MOSTLY AI: How to create synthetic time series data?

If you want to learn how to generate synthetic time series data, this video is for you. Join Nick Jewell, MOSTLY AI's Product Marketer as he walks us through MOSTLY AI's synthetic data platform to create privacy-safe, accurate versions of time series data describing complex events.
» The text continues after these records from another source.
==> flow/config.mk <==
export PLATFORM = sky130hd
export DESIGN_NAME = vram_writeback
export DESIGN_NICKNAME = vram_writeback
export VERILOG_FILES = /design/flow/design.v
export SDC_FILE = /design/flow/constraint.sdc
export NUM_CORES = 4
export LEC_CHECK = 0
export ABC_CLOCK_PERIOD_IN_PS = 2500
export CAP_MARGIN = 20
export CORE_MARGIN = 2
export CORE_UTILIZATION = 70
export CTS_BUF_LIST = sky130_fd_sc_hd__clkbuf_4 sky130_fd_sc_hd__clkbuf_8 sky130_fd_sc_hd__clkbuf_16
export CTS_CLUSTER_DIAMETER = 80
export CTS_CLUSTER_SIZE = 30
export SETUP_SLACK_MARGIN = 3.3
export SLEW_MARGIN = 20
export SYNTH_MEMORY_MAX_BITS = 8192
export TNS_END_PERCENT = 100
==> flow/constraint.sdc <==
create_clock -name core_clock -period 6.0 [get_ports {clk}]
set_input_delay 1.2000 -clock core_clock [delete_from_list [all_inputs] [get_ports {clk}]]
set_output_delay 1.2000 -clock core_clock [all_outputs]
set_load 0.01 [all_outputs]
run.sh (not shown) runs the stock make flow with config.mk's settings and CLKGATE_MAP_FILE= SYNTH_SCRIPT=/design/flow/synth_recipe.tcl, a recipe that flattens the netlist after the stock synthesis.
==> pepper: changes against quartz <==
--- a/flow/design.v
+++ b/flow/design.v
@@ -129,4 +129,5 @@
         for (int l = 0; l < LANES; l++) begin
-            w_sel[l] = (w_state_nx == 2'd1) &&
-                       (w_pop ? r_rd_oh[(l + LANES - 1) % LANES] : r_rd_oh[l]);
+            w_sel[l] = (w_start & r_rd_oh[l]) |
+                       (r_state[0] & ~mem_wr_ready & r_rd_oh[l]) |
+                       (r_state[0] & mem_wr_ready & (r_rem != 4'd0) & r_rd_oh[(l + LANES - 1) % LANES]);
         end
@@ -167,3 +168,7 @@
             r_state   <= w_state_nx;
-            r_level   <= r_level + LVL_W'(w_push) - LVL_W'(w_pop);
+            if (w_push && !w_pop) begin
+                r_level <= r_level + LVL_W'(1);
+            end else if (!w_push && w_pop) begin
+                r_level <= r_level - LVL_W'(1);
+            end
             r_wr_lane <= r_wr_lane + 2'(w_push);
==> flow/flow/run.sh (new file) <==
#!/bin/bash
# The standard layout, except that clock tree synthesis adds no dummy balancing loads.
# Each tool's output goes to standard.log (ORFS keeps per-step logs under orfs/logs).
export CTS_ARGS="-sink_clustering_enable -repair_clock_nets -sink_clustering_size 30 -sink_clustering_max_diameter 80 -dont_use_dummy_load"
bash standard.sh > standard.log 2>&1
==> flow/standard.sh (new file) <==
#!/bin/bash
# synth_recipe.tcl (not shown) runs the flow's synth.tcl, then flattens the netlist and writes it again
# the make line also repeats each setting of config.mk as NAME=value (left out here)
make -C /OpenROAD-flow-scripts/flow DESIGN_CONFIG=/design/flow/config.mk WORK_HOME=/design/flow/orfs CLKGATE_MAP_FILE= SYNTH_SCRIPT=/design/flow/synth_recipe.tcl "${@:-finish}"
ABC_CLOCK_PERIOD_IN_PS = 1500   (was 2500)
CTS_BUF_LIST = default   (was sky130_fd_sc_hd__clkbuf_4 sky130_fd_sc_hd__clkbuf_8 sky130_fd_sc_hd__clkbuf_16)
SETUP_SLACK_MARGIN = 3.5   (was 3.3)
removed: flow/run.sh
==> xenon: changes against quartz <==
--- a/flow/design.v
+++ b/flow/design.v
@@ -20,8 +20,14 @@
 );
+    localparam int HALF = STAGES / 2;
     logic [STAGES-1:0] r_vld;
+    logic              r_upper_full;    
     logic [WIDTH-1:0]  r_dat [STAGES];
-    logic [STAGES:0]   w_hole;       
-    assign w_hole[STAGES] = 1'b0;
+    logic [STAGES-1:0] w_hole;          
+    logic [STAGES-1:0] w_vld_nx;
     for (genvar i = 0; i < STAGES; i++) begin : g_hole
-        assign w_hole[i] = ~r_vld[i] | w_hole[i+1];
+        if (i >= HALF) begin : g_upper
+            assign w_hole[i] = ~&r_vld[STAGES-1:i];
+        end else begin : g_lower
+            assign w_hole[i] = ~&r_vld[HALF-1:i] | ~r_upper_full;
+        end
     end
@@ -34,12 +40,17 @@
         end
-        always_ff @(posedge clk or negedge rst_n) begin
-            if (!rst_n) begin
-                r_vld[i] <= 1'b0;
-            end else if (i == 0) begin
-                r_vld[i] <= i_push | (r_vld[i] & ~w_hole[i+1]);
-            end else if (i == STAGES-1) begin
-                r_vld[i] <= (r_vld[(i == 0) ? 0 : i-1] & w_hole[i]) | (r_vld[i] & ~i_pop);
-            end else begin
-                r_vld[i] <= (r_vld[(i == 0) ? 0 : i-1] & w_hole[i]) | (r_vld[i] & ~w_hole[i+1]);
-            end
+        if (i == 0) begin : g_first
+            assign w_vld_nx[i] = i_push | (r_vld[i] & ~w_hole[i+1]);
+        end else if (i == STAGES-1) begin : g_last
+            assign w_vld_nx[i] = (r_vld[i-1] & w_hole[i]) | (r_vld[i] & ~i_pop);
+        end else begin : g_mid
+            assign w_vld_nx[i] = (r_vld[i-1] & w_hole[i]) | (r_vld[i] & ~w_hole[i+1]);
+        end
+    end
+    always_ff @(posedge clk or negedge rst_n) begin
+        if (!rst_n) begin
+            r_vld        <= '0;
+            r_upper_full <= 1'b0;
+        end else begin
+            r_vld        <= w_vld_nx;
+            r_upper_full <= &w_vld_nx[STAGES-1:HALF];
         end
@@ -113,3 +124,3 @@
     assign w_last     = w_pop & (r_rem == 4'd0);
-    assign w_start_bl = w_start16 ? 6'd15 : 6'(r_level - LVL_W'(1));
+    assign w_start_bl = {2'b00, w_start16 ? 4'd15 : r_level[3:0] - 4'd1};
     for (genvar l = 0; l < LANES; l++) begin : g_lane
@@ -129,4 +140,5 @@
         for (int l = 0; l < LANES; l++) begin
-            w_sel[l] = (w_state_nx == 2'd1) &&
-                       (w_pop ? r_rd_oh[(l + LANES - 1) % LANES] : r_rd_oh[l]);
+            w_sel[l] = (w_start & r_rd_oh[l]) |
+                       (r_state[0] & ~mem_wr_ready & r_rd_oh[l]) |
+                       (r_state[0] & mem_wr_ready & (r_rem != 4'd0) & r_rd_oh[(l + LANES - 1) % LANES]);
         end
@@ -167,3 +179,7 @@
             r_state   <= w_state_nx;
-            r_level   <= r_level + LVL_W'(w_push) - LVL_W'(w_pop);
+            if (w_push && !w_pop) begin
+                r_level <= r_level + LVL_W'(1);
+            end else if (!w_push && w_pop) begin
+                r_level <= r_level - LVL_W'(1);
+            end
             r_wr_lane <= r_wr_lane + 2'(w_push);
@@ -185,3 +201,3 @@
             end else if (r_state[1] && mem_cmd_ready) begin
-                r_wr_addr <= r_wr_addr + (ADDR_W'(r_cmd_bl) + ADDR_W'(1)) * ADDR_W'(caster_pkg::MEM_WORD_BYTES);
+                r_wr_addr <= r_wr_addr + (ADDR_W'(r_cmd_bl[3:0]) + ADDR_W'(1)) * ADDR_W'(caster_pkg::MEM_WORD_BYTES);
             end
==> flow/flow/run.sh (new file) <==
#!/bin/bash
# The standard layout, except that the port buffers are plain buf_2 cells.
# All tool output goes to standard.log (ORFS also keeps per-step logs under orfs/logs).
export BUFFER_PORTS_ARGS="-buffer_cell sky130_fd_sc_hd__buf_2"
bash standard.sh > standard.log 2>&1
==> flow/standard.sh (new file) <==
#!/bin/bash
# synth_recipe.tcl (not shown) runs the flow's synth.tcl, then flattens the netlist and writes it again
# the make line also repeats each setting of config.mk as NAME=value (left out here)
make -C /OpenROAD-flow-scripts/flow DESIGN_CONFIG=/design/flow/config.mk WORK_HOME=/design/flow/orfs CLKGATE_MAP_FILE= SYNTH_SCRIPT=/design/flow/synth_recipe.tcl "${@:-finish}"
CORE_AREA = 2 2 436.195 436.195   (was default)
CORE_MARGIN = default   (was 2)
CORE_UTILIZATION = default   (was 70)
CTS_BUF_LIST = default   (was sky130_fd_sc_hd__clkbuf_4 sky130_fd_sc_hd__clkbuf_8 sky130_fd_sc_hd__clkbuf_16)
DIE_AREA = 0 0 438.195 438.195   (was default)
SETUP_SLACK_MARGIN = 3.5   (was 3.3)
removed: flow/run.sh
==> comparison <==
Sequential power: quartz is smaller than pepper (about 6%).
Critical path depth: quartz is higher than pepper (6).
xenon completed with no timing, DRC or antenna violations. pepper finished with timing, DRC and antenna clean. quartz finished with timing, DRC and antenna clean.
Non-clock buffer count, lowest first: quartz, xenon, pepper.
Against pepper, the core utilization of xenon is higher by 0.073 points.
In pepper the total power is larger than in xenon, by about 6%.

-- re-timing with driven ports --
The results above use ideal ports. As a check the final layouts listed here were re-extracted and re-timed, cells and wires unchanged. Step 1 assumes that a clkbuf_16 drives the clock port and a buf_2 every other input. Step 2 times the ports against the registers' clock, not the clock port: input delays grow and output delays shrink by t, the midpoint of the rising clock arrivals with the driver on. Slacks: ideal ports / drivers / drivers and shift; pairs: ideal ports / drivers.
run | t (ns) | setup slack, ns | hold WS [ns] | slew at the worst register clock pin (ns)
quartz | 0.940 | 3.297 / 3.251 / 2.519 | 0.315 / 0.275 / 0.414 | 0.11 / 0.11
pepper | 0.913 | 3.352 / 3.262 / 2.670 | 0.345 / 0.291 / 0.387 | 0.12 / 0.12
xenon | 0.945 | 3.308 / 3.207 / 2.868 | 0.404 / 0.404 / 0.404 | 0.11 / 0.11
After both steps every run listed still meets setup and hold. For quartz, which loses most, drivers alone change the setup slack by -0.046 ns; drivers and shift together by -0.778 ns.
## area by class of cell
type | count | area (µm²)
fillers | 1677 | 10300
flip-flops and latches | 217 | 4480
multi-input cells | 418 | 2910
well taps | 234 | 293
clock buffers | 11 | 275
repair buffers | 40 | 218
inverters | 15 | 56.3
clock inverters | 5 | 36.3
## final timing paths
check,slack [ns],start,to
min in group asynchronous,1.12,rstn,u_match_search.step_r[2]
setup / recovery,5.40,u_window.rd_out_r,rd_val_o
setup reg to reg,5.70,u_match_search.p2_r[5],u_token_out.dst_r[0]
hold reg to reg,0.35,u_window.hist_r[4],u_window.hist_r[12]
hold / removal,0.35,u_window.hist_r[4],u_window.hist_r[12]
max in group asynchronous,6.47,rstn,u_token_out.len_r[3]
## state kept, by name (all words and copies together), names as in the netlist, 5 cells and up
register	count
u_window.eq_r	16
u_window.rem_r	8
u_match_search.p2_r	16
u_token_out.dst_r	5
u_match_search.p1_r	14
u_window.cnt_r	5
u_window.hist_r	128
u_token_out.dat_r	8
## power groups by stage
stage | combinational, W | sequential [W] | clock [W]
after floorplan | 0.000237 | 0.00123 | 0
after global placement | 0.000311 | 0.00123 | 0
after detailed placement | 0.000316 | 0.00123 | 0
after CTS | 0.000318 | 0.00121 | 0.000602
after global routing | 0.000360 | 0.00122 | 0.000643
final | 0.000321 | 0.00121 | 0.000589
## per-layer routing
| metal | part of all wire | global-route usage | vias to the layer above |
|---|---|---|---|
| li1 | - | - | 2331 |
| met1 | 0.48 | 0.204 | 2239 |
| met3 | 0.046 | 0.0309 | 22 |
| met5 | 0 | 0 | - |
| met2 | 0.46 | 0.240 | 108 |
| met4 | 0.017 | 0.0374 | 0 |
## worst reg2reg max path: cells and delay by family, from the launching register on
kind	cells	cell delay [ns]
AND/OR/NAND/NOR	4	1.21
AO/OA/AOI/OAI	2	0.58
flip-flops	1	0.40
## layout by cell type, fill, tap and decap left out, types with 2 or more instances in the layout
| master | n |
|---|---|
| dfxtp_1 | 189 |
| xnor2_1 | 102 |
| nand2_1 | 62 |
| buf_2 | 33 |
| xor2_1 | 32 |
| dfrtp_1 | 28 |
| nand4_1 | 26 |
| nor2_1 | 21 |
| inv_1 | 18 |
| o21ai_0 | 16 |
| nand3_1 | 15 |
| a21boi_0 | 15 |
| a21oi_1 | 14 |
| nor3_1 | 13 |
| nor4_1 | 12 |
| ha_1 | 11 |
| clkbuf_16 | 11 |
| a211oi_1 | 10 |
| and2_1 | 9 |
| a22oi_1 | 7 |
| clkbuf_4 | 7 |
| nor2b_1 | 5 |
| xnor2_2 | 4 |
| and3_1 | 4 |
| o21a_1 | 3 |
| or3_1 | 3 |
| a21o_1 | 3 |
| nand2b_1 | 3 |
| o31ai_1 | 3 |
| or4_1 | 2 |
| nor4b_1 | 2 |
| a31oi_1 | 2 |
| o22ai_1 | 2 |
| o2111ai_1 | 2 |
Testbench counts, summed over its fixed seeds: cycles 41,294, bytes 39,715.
This is an optimization exercise on Yosys and OpenROAD, whose aim is small area, a short achievable clock period and few clock cycles, not a production implementation. Function was checked by simulation only, so behaviour that the tests miss may differ from the original. Power figures rest on the tool's default switching activity, not on a simulated workload. No driver is modelled on the clock port, so clocking that relies on it looks cheaper here than on a real chip.

Setup of branch onyx:
// coreabc_ram_top
module coreabc_ram_top (
  input  logic        RWCLK,
  input  logic        RESETN,
  input  logic        WEN,
  input  logic        REN,
  input  logic [7:0]  WADDR,
  input  logic [7:0]  RADDR,
  input  logic [15:0] WD,
  input  logic [1:0]  WBE,
  output logic [15:0] RD,
  output logic        RVALID,
  output logic        BUSY
);
Size in the first run: ~5700 cells after synthesis, ~3300 flip-flops, about 56 I/O pins, ~120000 um2 of cells after synthesis.
clock: 4.6 ns
lec_check: 0
cap_margin: 20
core_margin: 2
core_utilization: 60
setup_slack_margin: 2.2
slew_margin: 20
synth_hierarchical: 1
run.sh (not shown) runs the stock make flow with config.mk's settings and CLKGATE_MAP_FILE= SYNTH_SCRIPT=/design/flow/synth_recipe.tcl, a recipe that flattens the netlist after the stock synthesis.
Testbench counts of branch onyx, summed over its fixed seeds: cycles 32,008.
> inputs changed (branch onyx -> branch harbor)
==> flow/flow/run.sh (new file) <==
#!/bin/bash
set -euo pipefail
bash standard.sh \
  MATCH_CELL_FOOTPRINT=0 \
  "BUFFER_PORTS_ARGS=-buffer_cell sky130_fd_sc_hd__buf_4" \
  "CTS_ARGS=-sink_clustering_enable -repair_clock_nets -dont_use_dummy_load -sink_clustering_size 25 -sink_clustering_max_diameter 100" \
  finish > make_finish.log 2>&1
==> flow/standard.sh (new file) <==
#!/bin/bash
# synth_recipe.tcl (not shown) runs the flow's synth.tcl, then flattens the netlist and writes it again
# the make line also repeats each setting of config.mk as NAME=value (left out here)
make -C /OpenROAD-flow-scripts/flow DESIGN_CONFIG=/design/flow/config.mk WORK_HOME=/design/flow/orfs CLKGATE_MAP_FILE= SYNTH_SCRIPT=/design/flow/synth_recipe.tcl "${@:-finish}"
removed: flow/run.sh
Findings:
Total global-route track usage on branch harbor is down relative to branch onyx.
branch harbor ends up with lower worst reg2reg path depth than branch onyx does.
On area taken by flip-flops and latches, branch onyx and branch harbor are neck and neck.
NOTE post-layout instance count excluding filler cells branch onyx->branch harbor decreased by a few percent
You'll gain practical insights and techniques that can be applied in various data science projects dealing with behavioral and event data. Here's what you'll learn:

➡️ Understanding Synthetic Time Series Data: Get to know the basics and importance of synthetic data in today's data-driven world.
➡️ Modeling and Generating Synthetic Data: Learn how to model purchasing behaviors using real transactional event data.
➡️ Data Preparation and Loading: Explore ways to prepare and upload data into MOSTLY AI's synthetic data generation platform.
➡️ Data Relationship Analysis: Understand how to analyze and connect different datasets for comprehensive insights.
➡️ Configuring Synthetic Data Generation: Discover the settings and parameters to effectively generate synthetic time series data.
➡️ Quality Assurance and Validation: Learn how to conduct thorough quality checks and validate your synthetic data using Python.
➡️ Practical Applications: Understand the real-world applications of synthetic time series data in analytics and machine learning.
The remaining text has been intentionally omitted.